Task requirements:
Below are the entries. Transcribe exactly the lines from the one with "final timing paths" through the one with "min reg2reg,head_q[0],head_q[0],510,1", ends included, and leave out all others.

Recorded data:
▬▬▬▬▬▬▬▬▬▬

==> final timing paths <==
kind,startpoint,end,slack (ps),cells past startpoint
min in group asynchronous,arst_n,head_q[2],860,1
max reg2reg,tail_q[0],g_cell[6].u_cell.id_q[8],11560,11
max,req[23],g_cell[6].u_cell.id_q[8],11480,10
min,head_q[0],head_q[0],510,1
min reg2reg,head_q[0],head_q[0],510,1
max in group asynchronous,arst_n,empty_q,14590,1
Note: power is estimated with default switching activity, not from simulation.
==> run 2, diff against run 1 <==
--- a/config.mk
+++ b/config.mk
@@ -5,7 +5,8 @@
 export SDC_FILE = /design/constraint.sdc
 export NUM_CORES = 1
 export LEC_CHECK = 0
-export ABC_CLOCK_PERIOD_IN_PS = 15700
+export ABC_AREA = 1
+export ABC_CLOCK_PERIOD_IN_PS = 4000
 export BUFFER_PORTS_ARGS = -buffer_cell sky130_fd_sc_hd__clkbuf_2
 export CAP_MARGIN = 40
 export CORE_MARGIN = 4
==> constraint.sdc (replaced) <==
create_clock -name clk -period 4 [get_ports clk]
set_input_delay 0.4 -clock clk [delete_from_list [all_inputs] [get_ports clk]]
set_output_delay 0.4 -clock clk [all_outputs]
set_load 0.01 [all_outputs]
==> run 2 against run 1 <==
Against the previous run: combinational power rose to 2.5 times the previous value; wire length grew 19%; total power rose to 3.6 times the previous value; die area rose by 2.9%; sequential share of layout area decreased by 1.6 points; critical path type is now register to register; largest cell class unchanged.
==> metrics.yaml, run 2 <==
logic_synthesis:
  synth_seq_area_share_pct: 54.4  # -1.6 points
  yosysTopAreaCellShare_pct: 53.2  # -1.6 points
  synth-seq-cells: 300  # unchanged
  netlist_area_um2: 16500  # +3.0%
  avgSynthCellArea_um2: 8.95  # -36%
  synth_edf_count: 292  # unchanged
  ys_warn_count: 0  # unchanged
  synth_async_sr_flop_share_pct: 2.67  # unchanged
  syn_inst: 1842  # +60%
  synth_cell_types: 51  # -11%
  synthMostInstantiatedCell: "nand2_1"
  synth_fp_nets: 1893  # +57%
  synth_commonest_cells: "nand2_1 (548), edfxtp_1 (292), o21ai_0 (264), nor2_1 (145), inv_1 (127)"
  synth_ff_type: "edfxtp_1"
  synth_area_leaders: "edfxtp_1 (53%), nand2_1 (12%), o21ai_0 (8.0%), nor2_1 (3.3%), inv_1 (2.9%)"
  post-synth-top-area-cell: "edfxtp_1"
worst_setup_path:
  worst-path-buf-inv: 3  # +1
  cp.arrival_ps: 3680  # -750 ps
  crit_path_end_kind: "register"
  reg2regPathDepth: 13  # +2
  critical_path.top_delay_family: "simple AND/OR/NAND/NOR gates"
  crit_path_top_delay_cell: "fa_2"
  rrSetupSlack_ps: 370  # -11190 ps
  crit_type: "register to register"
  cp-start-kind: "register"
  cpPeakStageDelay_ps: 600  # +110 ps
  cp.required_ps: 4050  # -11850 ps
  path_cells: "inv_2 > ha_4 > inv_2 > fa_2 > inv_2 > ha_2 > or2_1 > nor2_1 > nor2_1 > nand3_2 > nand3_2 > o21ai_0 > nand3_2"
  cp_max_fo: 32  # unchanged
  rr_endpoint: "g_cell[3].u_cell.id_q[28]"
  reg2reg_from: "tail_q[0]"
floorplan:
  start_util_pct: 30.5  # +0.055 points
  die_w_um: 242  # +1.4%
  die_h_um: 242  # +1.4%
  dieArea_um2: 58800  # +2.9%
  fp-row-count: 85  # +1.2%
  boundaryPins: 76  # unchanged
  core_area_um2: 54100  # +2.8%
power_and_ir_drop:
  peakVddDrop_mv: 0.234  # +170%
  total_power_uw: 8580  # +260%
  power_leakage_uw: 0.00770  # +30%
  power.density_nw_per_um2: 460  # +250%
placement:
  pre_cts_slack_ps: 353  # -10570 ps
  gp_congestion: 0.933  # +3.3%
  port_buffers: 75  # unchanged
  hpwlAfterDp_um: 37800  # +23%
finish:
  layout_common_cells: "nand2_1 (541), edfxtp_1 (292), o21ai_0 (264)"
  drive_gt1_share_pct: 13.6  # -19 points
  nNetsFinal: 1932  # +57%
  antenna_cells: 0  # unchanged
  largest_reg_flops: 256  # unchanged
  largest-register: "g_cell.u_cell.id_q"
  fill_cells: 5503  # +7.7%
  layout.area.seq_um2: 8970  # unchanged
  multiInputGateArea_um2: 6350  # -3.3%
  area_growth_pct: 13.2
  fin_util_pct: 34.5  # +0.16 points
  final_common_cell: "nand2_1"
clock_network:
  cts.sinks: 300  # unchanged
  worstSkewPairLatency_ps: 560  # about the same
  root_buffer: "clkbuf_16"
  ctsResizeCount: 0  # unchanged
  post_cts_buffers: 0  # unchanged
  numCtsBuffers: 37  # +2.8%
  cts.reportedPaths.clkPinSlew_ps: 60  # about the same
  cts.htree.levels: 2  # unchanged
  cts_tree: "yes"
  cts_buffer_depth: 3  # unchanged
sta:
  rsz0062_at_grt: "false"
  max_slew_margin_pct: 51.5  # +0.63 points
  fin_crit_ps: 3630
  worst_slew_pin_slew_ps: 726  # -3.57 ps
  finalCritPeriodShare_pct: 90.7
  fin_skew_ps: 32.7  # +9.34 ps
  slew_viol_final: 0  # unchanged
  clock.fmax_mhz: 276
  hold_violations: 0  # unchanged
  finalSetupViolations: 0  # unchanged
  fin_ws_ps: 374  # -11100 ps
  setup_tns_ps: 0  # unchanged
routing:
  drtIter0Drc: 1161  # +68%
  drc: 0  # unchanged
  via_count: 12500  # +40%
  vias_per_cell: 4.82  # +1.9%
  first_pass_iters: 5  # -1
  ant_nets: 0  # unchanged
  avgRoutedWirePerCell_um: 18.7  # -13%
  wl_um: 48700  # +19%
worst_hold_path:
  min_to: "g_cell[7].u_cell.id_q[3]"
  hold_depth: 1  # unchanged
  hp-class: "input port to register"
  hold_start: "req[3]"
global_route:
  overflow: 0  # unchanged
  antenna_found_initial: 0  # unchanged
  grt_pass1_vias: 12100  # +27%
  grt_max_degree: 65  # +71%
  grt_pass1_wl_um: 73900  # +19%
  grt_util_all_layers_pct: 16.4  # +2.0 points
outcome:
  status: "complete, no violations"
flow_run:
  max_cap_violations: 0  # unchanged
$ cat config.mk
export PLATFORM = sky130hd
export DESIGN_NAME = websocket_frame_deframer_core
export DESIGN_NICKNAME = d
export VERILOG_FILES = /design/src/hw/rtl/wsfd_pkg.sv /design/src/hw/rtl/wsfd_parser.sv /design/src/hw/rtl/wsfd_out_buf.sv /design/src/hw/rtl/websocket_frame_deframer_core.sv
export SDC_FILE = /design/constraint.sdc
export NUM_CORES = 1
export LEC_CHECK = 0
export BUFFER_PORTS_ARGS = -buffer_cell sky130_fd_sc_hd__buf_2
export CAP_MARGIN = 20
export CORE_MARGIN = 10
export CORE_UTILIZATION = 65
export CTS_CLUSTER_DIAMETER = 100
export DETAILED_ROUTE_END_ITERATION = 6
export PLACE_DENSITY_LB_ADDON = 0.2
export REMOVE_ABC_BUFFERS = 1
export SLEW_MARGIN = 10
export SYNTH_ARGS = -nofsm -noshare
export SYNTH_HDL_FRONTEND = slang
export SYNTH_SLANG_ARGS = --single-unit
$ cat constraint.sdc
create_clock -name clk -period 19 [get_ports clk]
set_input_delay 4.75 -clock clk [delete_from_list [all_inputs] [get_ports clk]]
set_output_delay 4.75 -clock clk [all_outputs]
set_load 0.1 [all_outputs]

▬▬▬▬▬▬▬▬▬▬

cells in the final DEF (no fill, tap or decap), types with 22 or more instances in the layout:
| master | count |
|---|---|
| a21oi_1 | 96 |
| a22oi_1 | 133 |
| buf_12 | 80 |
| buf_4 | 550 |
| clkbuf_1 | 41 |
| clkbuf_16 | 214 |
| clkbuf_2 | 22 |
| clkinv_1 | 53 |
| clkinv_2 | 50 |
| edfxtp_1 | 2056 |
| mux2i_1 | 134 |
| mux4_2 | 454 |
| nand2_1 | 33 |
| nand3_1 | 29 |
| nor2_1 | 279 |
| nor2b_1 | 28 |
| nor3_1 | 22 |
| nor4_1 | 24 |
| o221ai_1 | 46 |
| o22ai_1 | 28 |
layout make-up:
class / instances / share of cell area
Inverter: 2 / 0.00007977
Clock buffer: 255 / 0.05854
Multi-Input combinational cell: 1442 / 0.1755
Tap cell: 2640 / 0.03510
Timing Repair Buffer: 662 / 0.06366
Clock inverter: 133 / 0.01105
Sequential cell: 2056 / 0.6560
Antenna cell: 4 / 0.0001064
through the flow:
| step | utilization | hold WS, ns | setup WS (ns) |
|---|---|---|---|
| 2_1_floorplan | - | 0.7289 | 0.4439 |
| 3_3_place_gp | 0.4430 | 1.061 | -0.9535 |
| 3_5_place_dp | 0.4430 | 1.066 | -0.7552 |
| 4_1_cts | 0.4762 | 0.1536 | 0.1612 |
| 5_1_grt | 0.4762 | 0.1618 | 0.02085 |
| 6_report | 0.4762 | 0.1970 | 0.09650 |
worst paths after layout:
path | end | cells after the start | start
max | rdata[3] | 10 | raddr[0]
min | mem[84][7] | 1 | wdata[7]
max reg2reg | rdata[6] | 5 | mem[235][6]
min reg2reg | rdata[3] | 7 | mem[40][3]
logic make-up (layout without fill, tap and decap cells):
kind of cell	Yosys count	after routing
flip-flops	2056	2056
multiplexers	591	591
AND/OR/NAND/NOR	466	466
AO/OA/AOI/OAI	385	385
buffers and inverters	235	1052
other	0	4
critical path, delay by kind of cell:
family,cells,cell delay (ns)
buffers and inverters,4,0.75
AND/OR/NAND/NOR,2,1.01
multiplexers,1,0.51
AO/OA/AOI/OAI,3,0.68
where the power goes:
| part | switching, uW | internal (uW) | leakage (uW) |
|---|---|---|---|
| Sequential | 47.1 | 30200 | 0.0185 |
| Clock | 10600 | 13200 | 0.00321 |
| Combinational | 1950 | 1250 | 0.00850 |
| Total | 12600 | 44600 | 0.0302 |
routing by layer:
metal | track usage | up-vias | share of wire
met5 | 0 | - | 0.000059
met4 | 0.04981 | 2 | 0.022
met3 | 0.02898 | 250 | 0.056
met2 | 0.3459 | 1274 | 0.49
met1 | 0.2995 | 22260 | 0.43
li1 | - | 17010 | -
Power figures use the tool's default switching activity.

▬▬▬▬▬▬▬▬▬▬

Reply to the task:
==> final timing paths <==
kind,startpoint,end,slack (ps),cells past startpoint
min in group asynchronous,arst_n,head_q[2],860,1
max reg2reg,tail_q[0],g_cell[6].u_cell.id_q[8],11560,11
max,req[23],g_cell[6].u_cell.id_q[8],11480,10
min,head_q[0],head_q[0],510,1
min reg2reg,head_q[0],head_q[0],510,1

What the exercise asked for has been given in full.